Use the below command to run pig in local mode .
pig -x local
It is useful to debug and check any syntactical error of from pig script using a small subset of data .
- Tez Local Mode - It runs pig in local mode with tez as runtime engine.
pig -x tez_local
Note: Tez local mode is experimental. There are some queries which just error out on bigger data in local mode.
- Spark Local Mode - It run pig in local mode with Apache Spark as runtime engine.
pig -x spark_local
Note: Spark local mode is experimental. There are some queries which just error out on bigger data in local mode.
- Mapreduce Mode - It is the default mode in Pig which needs Hadoop cluster and HDFS installation and runs Pig in Mapreduce mode.
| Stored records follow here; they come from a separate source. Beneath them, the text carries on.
[config.mk]
export PLATFORM = sky130hd
export DESIGN_NAME = alu_muldiv_seq
export DESIGN_NICKNAME = d
export VERILOG_FILES = /design/src/rtl/alu_ctl_pkg.sv /design/src/rtl/alu_muldiv_seq_alu.sv /design/src/rtl/alu_muldiv_seq.sv
export SDC_FILE = /design/constraint.sdc
export NUM_CORES = 1
export LEC_CHECK = 0
export ABC_AREA = 1
export BUFFER_PORTS_ARGS = -buffer_cell sky130_fd_sc_hd__clkbuf_2
export CAP_MARGIN = 20
export CORE_ASPECT_RATIO = 0.9
export CORE_MARGIN = 1
export CORE_UTILIZATION = 40
export DETAILED_ROUTE_END_ITERATION = 16
export HOLD_SLACK_MARGIN = 0.08
export PLACE_DENSITY = 0.65
export SYNTH_ARGS = -nofsm -noshare
export SYNTH_HDL_FRONTEND = slang
export SYNTH_SLANG_ARGS = --single-unit
[constraint.sdc]
create_clock -name clk -period 3.9 [get_ports clk]
set_clock_uncertainty 0.1 [all_clocks]
set_input_delay 0.585 -clock clk [delete_from_list [all_inputs] [get_ports clk]]
set_output_delay 0.585 -clock clk [all_outputs]
set_load 0.05 [all_outputs]
[src/rtl/alu_ctl_pkg.sv]
// Shared ALU control encoding and sequencer state type for the MUL/DIV engine.
package alu_ctl_pkg;

  localparam int ALU_W = 8;

  // ci : carry-in
  // nb : invert operand b (after optional zeroing)
  // ic : inhibit operand b (b treated as zero)
  // na : invert operand a
  // xo : XOR result path
  // no : invert the final result
  // sr : shift operand a right by one
  // ss : with sr, arithmetic shift; without sr, AND result path
  typedef struct packed {
    logic ci;
    logic nb;
    logic ic;
    logic na;
    logic xo;
    logic no;
    logic sr;
    logic ss;
  } alu_ctl_t;

  //                                      ci nb ic na xo no sr ss
  localparam alu_ctl_t CTL_ADD = 8'b0000_0000;
  localparam alu_ctl_t CTL_SUB = 8'b1100_0000;  // a + ~b + 1
  localparam alu_ctl_t CTL_SHR = 8'b0000_0010;
  localparam alu_ctl_t CTL_SAR = 8'b0000_0011;
  localparam alu_ctl_t CTL_INC = 8'b1010_0000;  // a + 0 + 1
  localparam alu_ctl_t CTL_DEC = 8'b0110_0000;  // a + 8'hFF
  localparam alu_ctl_t CTL_NOT = 8'b0011_0000;  // ~a + 0
  localparam alu_ctl_t CTL_NEG = 8'b1011_0000;  // ~a + 1
  localparam alu_ctl_t CTL_AND = 8'b0000_0001;
  localparam alu_ctl_t CTL_OR  = 8'b0101_0101;  // ~(~a & ~b)
  localparam alu_ctl_t CTL_XOR = 8'b0000_1000;

  typedef enum logic [1:0] {
    IDLE   = 2'd0,
    STEP_A = 2'd1,
    STEP_B = 2'd2,
    FIN    = 2'd3
  } seq_state_t;

endpackage

[src/rtl/alu_muldiv_seq_alu.sv]
// 8-bit combinational ALU steered by alu_ctl_t control lines.
module alu_muldiv_seq_alu
  import alu_ctl_pkg::*;
(
  input  logic [ALU_W-1:0] a,
  input  logic [ALU_W-1:0] b,
  input  alu_ctl_t         ctl,
  output logic [ALU_W-1:0] out,
  output logic             cf,
  output logic             zf,
  output logic             sf
);

  logic [ALU_W-1:0] opa;
  logic [ALU_W-1:0] opb_raw;
  logic [ALU_W-1:0] opb;
  logic [ALU_W:0]   sum;
  logic [ALU_W-1:0] raw;

  // Operand conditioning, then one of add / shift / xor / and, then optional output inversion.
  always_comb begin
    opa     = ctl.na ? ~a : a;
    opb_raw = ctl.ic ? '0 : b;
    opb     = ctl.nb ? ~opb_raw : opb_raw;
    sum     = {1'b0, opa} + {1'b0, opb} + {{ALU_W{1'b0}}, ctl.ci};
    raw     = sum[ALU_W-1:0];
    cf      = sum[ALU_W];
    if (ctl.sr) begin
      raw = {(ctl.ss ? opa[ALU_W-1] : 1'b0), opa[ALU_W-1:1]};
      cf  = opa[0];
    end else if (ctl.xo) begin
      raw = opa ^ opb;
      cf  = 1'b0;
    end else if (ctl.ss) begin
      raw = opa & opb;
      cf  = 1'b0;
    end
    out = ctl.no ? ~raw : raw;
    zf  = (out == '0);
    sf  = out[ALU_W-1];
  end

endmodule

[src/rtl/alu_muldiv_seq.sv]
// Multi-cycle unsigned 8x8 multiply / 8/8 divide sequencer around one shared ALU.
//
//   state  | meaning
//   -------+-----------------------------------------------------------
//   IDLE   | waiting for start; results held
//   STEP_A | mul: conditional add of multiplier; div: shift remainder left
//   STEP_B | mul: shift product right; div: trial subtract / restore
//   FIN    | done pulse, results valid; back to IDLE next cycle
module alu_muldiv_seq
  import alu_ctl_pkg::*;
#(
  parameter int WIDTH = 8
) (
  input  logic             clk,
  input  logic             rst,
  input  logic             start,
  input  logic             op,
  input  logic [WIDTH-1:0] a,
  input  logic [WIDTH-1:0] b,
  output logic             busy,
  output logic             done,
  output logic [WIDTH-1:0] res_hi,
  output logic [WIDTH-1:0] res_lo,
  output logic             div_zero
);

  if (WIDTH != ALU_W) begin : g_width_check
    $error("alu_muldiv_seq: WIDTH must equal the ALU width of 8");
  end

  seq_state_t       state_q, state_d;
  logic [WIDTH-1:0] hi_q, hi_d;
  logic [WIDTH-1:0] lo_q, lo_d;
  logic [WIDTH-1:0] m_q, m_d;
  logic             c_q, c_d;
  logic [2:0]       cnt_q, cnt_d;
  logic             op_q, op_d;
  logic             busy_q, busy_d;
  logic             done_q, done_d;
  logic [WIDTH-1:0] res_hi_q, res_hi_d;
  logic [WIDTH-1:0] res_lo_q, res_lo_d;
  logic             div_zero_q, div_zero_d;

  logic [ALU_W-1:0] alu_a;
  logic [ALU_W-1:0] alu_b;
  alu_ctl_t         alu_ctl;
  logic [ALU_W-1:0] alu_out;
  logic             alu_cf;
  logic             alu_zf;
  logic             alu_sf;
  logic             unused_flags;

  assign unused_flags = alu_zf ^ alu_sf;

  alu_muldiv_seq_alu u_alu (
    .a   (alu_a),
    .b   (alu_b),
    .ctl (alu_ctl),
    .out (alu_out),
    .cf  (alu_cf),
    .zf  (alu_zf),
    .sf  (alu_sf)
  );

  // Next-state, datapath and ALU steering for every state.
  always_comb begin
    state_d    = state_q;
    hi_d       = hi_q;
    lo_d       = lo_q;
    m_d        = m_q;
    c_d        = c_q;
    cnt_d      = cnt_q;
    op_d       = op_q;
    busy_d     = busy_q;
    done_d     = 1'b0;
    res_hi_d   = res_hi_q;
    res_lo_d   = res_lo_q;
    div_zero_d = div_zero_q;
    alu_a      = '0;
    alu_b      = '0;
    alu_ctl    = CTL_ADD;

    unique case (state_q)
      IDLE: begin
        busy_d = 1'b0;
        if (start) begin
          hi_d       = '0;
          lo_d       = a;
          m_d        = b;
          c_d        = 1'b0;
          cnt_d      = '0;
          op_d       = op;
          div_zero_d = 1'b0;
          busy_d     = 1'b1;
          state_d    = STEP_A;
          // Divide by zero skips the iterations; results are loaded as FIN is entered.
          if (op && (b == '0)) begin
            hi_d       = a;
            lo_d       = '1;
            div_zero_d = 1'b1;
            done_d     = 1'b1;
            res_hi_d   = a;
            res_lo_d   = '1;
            state_d    = FIN;
          end
        end
      end

      STEP_A: begin
        alu_a = hi_q;
        if (!op_q) begin
          alu_b = m_q;
          if (lo_q[0]) begin
            hi_d = alu_out;
            c_d  = alu_cf;
          end else begin
            c_d  = 1'b0;
          end
        end else begin
          // hi + hi + lo[7] shifts the {hi,lo} pair left; bit 8 lands in c.
          alu_b      = hi_q;
          alu_ctl.ci = lo_q[WIDTH-1];
          hi_d       = alu_out;
          c_d        = alu_cf;
          lo_d       = {lo_q[WIDTH-2:0], 1'b0};
        end
        state_d = STEP_B;
      end

      STEP_B: begin
        alu_a = hi_q;
        if (!op_q) begin
          alu_ctl = CTL_SHR;
          hi_d    = {c_q, alu_out[WIDTH-2:0]};
          lo_d    = {hi_q[0], lo_q[WIDTH-1:1]};
        end else begin
          // A set c means the 9-bit partial remainder already exceeds any divisor.
          alu_b   = m_q;
          alu_ctl = CTL_SUB;
          if (c_q || alu_cf) begin
            hi_d = alu_out;
            lo_d = {lo_q[WIDTH-1:1], 1'b1};
          end
        end
        cnt_d = cnt_q + 3'd1;
        if (cnt_q == 3'd7) begin
          done_d   = 1'b1;
          res_hi_d = hi_d;
          res_lo_d = lo_d;
          state_d  = FIN;
        end else begin
          state_d  = STEP_A;
        end
      end

      FIN: begin
        busy_d  = 1'b0;
        state_d = IDLE;
      end

      default: state_d = IDLE;
    endcase
  end

  // All sequencer state and registered outputs; synchronous reset aborts any operation.
  always_ff @(posedge clk) begin
    if (rst) begin
      state_q    <= IDLE;
      hi_q       <= '0;
      lo_q       <= '0;
      m_q        <= '0;
      c_q        <= 1'b0;
      cnt_q      <= '0;
      op_q       <= 1'b0;
      busy_q     <= 1'b0;
      done_q     <= 1'b0;
      res_hi_q   <= '0;
      res_lo_q   <= '0;
      div_zero_q <= 1'b0;
    end else begin
      state_q    <= state_d;
      hi_q       <= hi_d;
      lo_q       <= lo_d;
      m_q        <= m_d;
      c_q        <= c_d;
      cnt_q      <= cnt_d;
      op_q       <= op_d;
      busy_q     <= busy_d;
      done_q     <= done_d;
      res_hi_q   <= res_hi_d;
      res_lo_q   <= res_lo_d;
      div_zero_q <= div_zero_d;
    end
  end

  assign busy     = busy_q;
  assign done     = done_q;
  assign res_hi   = res_hi_q;
  assign res_lo   = res_lo_q;
  assign div_zero = div_zero_q;

endmodule

==> results.toml <==
[grt]
grt.total_usage = 0.216
grt_pass1_vias = 3169
grt-ovfl-total = 0
grt_pass1_wl_um = 15200
antenna_found_initial = 0
grt_max_degree = 36

[placement]
place_hpwl_um = 6940
portBuffers = 38
routabilityCongestion = 0.838
postPlaceCellArea_um2 = 3620

[timing]
worst_pin_slew_ns = 1.05
fin_tns_setup_ns = 0
final_hold_viol_count = 0
slew_headroom = 0.302
setup_viol_count_final = 0
maxClockFrequency_mhz = 286
slew_violations = 0
fin_crit_sh = 0.895
rsz0062_at_grt = "no"
period_minus_slack_ns = 3.49

[logic_synthesis]
synth_edf_count = 0
synth-seq-cells = 50
async_reset_ff_frac = 0
ys_warn_count = 0
synthAdderAreaFrac = 0.0605
synth.area.top_cells = "dfxtp_1 30%, nand2_1 14%, inv_1 7.4%, a21oi_1 6.0%, ha_1 4.9%"
yosys_most_used_dff = "dfxtp_1"
synth_xor_area_frac = 0.0288
synth_compound_area_frac = 0.221
synthesis.instances = 501
yosysSeqAreaShare = 0.299
synth_top_family_by_area = "simple AND/OR/NAND/NOR gates"
synth_area_um2 = 3350
synth_top_cell_area_share = 0.299
synth_top_cell_by_area = "dfxtp_1"
muxShareOfSynthArea = 0.00897
synthSimpleGateAreaFrac = 0.270
synth.distinct_cells = 40
synthesis.nets = 536
synth.avg_cell_area_um2 = 6.68

[final_layout]
final_util = 0.464
finalNetCount = 568
synthToLayoutAreaGrowth_pct = 11.8
final_cell_mix = "127 x nand2_1, 66 x inv_1, 50 x dfxtp_1"
final_common_cell = "nand2_1"
drive_above_1_share = 0.139
insertedDiodeCount = 0
final_area_um2 = 3740

[setup_path]
crit_family = "simple AND/OR/NAND/NOR gates"
critPathRequiredTime_ns = 4.05
path_class = "reg -> reg"
cp_cell_sequence = "inv_1 -> ha_2 -> nand2_1 -> o22ai_1 -> xor2_1 -> fa_1 -> inv_1 -> fa_1 -> nand3_1 -> nand2_1 -> nand2_1 -> nand2_1 -> nand2_1 -> nand3_1 -> nand2_1 -> nand3_1 -> a21oi_1"
arrival_ns = 3.64
slowest_stage = "ha_2"
crit_top_cell = "nand2_1"
slowest_delay_ns = 0.45
worstPathMaxFanout = 9
cp_num_buf_inv = 2
start_kind = "register"
end_kind = "register"
r2r_slack_ns = 0.41

[detailed_routing]
vias_per_cell = 5.37
drtAntennaViolNets = 0
drtIter0Drc = 231
firstDrtPassIters = 11
wire_per_inst_um = 14.4
drt_wl_total_um = 9110
vias = 3402
drc = 1

[floorplan]
initial_core_util = 0.415
coreArea_um2 = 8070
rows = 31
ios = 39
die_w_um = 98.4
dieArea_um2 = 8740
die_height_um = 88.8

[power]
power.leakage_nw = 1.85
peakVddDrop_mv = 0.186
power_density_nw_per_um2 = 443
power_w = 0.00166

[run_status]
violations = "DRC"
status = "complete, but fails checks"

[clock_tree]
clk_latency_ns = 0.32
cts_tree = "yes"
cts_sinks = 50
post_cts_buffers = 0
clk_path_buf_depth = 2
cts_buffers = 5
cts_max_level = 2
clk_pin_slew_ns = 0.10
clockRootBuffer = "clkbuf_8"

[job]
drv_cap = 0

[hold_path]
hp-class = "reg -> reg"
-- logic make-up (layout without fill, tap and decap cells) --
kind of cell,Yosys count,after routing
flip-flops,50,50
multiplexers,3,3
adder cells (fa/ha/maj),15,15
AND/OR/NAND/NOR,210,210
buffers and inverters,93,126
AO/OA/AOI/OAI,119,119
XOR/XNOR,11,11
-- what timing repair did --
item,in CTS,in global routing
hold buffers,0,0
hold endpoints to repair,0,0
gates resized for setup,0,2
endpoints found under the setup margin,0,3
-- area by class of cell --
type                    count  area, µm²
clock buffers               5       68.8
clock inverters             3       48.8
fillers                   859       4320
inverters                  72        273
multi-input cells         358       1980
flip-flops and latches     50       1000
well taps                  99        124
repair buffers             46        250
-- flip-flops by register name, summed over array words and instances (netlist names) --
register	count
op_q	1
busy	1
m_q	8
hi_q	8
div_zero	1
lo_q	8
c_q	1
done	1
cnt_q	3
res_lo	8
res_hi	8
state_q	2
-- power breakdown --
part,leakage (nW),switching [W],internal [W]
Clock,0.0563,0.000200,0.000196
Combinational,1.38,0.000435,0.000187
Sequential,0.411,0.0000535,0.000588
Total,1.85,0.000689,0.000971
-- metal layers --
metal  vias up  part of all wire  global-route usage
met4         0             0.014              0.0583
met3        13             0.056              0.0363
met2       102              0.45               0.351
li1       1735                 -                   -
met5         -                 0                   0
met1      1552              0.48               0.300
-- cell usage after synthesis (4+ instances only) --
master	instances
nand2_1	127
inv_2	4
ha_1	13
inv_1	66
o211ai_1	7
clkbuf_1	11
dfxtp_1	50
nand3_1	22
a21oi_1	40
a211oi_1	8
o22ai_1	8
nor2_1	32
nand4_1	16
o21ai_0	32
a31oi_1	9
o221ai_1	8
xor2_1	8
-- path summary, 6_finish.rpt --
check                   end       start  depth (start not counted)
hold / removal     cnt_q[2]    cnt_q[2]                          2
setup reg to reg  res_hi[2]  state_q[1]                         17
setup / recovery  res_hi[2]  state_q[1]                         17
hold reg to reg    cnt_q[2]    cnt_q[2]                          2
-- per-stage QoR --
step / hold slack [ns] / instances / worst slack, ns
after floorplan: 0.345 / 501 / 0.525
after global placement: 0.357 / 625 / 0.446
after detailed placement: 0.364 / 625 / 0.382
after CTS: 0.380 / 633 / 0.355
after global routing: 0.405 / 633 / 0.0807
final: 0.375 / 633 / 0.409
-- worst reg2reg max path: stages, from the launching register on --
cell	delay, ns
dfxtp_1	0.41
inv_1	0.08
ha_2	0.45
nand2_1	0.16
o22ai_1	0.22
xor2_1	0.22
fa_1	0.21
inv_1	0.07
fa_1	0.41
nand3_1	0.09
nand2_1	0.08
nand2_1	0.11
nand2_1	0.08
nand2_1	0.08
nand3_1	0.23
nand2_1	0.17
nand3_1	0.10
a21oi_1	0.16
(Power assumes the default switching activity.)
#Two ways to invoke pig pig pig -x mapreduce
- Tez Mode - To run Pig in Tez mode, you need access to a Hadoop cluster and HDFS installation.
pig -x tex
- Spark Mode - To run Pig in Spark mode, you need access to a Spark, Yarn or Mesos cluster and HDFS installation.
pig -x spark
In Spark execution mode, it is necessary to set env::SPARK_MASTER to an appropriate value (local - local mode, yarn-client - yarn-client mode, mesos://host:port - spark on mesos or spark://host:port - spark cluster.
Ways to run Pig
We can run Pig commands in three ways.
Grunt Shell/Interactive Shell
Pig Script File
Embedded Program in Java or other Language
Advantage of Apache Pig over MapReduce
Apache Pig provides a scripting language for describing operations like reading, filtering, transforming, joining, and writing data – exactly the operations that MapReduce was originally designed for.
Rather than expressing these operations in thousands of lines of Java code that uses MapReduce directly, Pig lets users express them in a language not unlike a bash or perl script.
Pig is excellent for prototyping and rapidly developing MapReduce-based jobs, as opposed to coding MapReduce jobs in Java itself.
Use cases of Apache Pig
- Data processing for web search platforms.
- Ad hoc queries across large data sets.
- Rapid prototyping of algorithms for processing large data sets.
- Complex data flows to process web server logs ,web analytic data in CSV format, and spreadsheets from the advertising department
Pig vs Hive
HIVE provides us data warehousing facilities on top of an existing Hadoop cluster. Along with that it provides an SQL like interface which makes your work easier, in case you are coming from an SQL background. You can create tables in Hive and store data there. Along with that you can even map your existing HBase tables to Hive and operate on them.
Pig is basically a dataflow language that allows us to process enormous amounts of data very easily and quickly. Pig basically has 2 parts, the Pig Interpreter and the language, PigLatin. You write Pig script in PigLatin and using Pig interpreter process them. Pig makes our life a lot easier, otherwise writing MapReduce is always not easy. In fact in some cases it can really become a pain.
Hive should be used for analytical querying of data collected over a period of time - for instance, to calculate trends or website logs. Hive should not be used for real-time querying since it could take a while before any results are returned.
Why/When Use Pig in Addition to MapReduce
- Use Pig when you want to do a lot of transformations on your data and don’t want to write a lot of java codes .
- Map reduce requires a Java Programmer and multiple stages to come to solution .
- User has to reinvent common functionality (join, filter etc) .
- Long development cycle with rigorous testing states in of writing MapReduce jobs.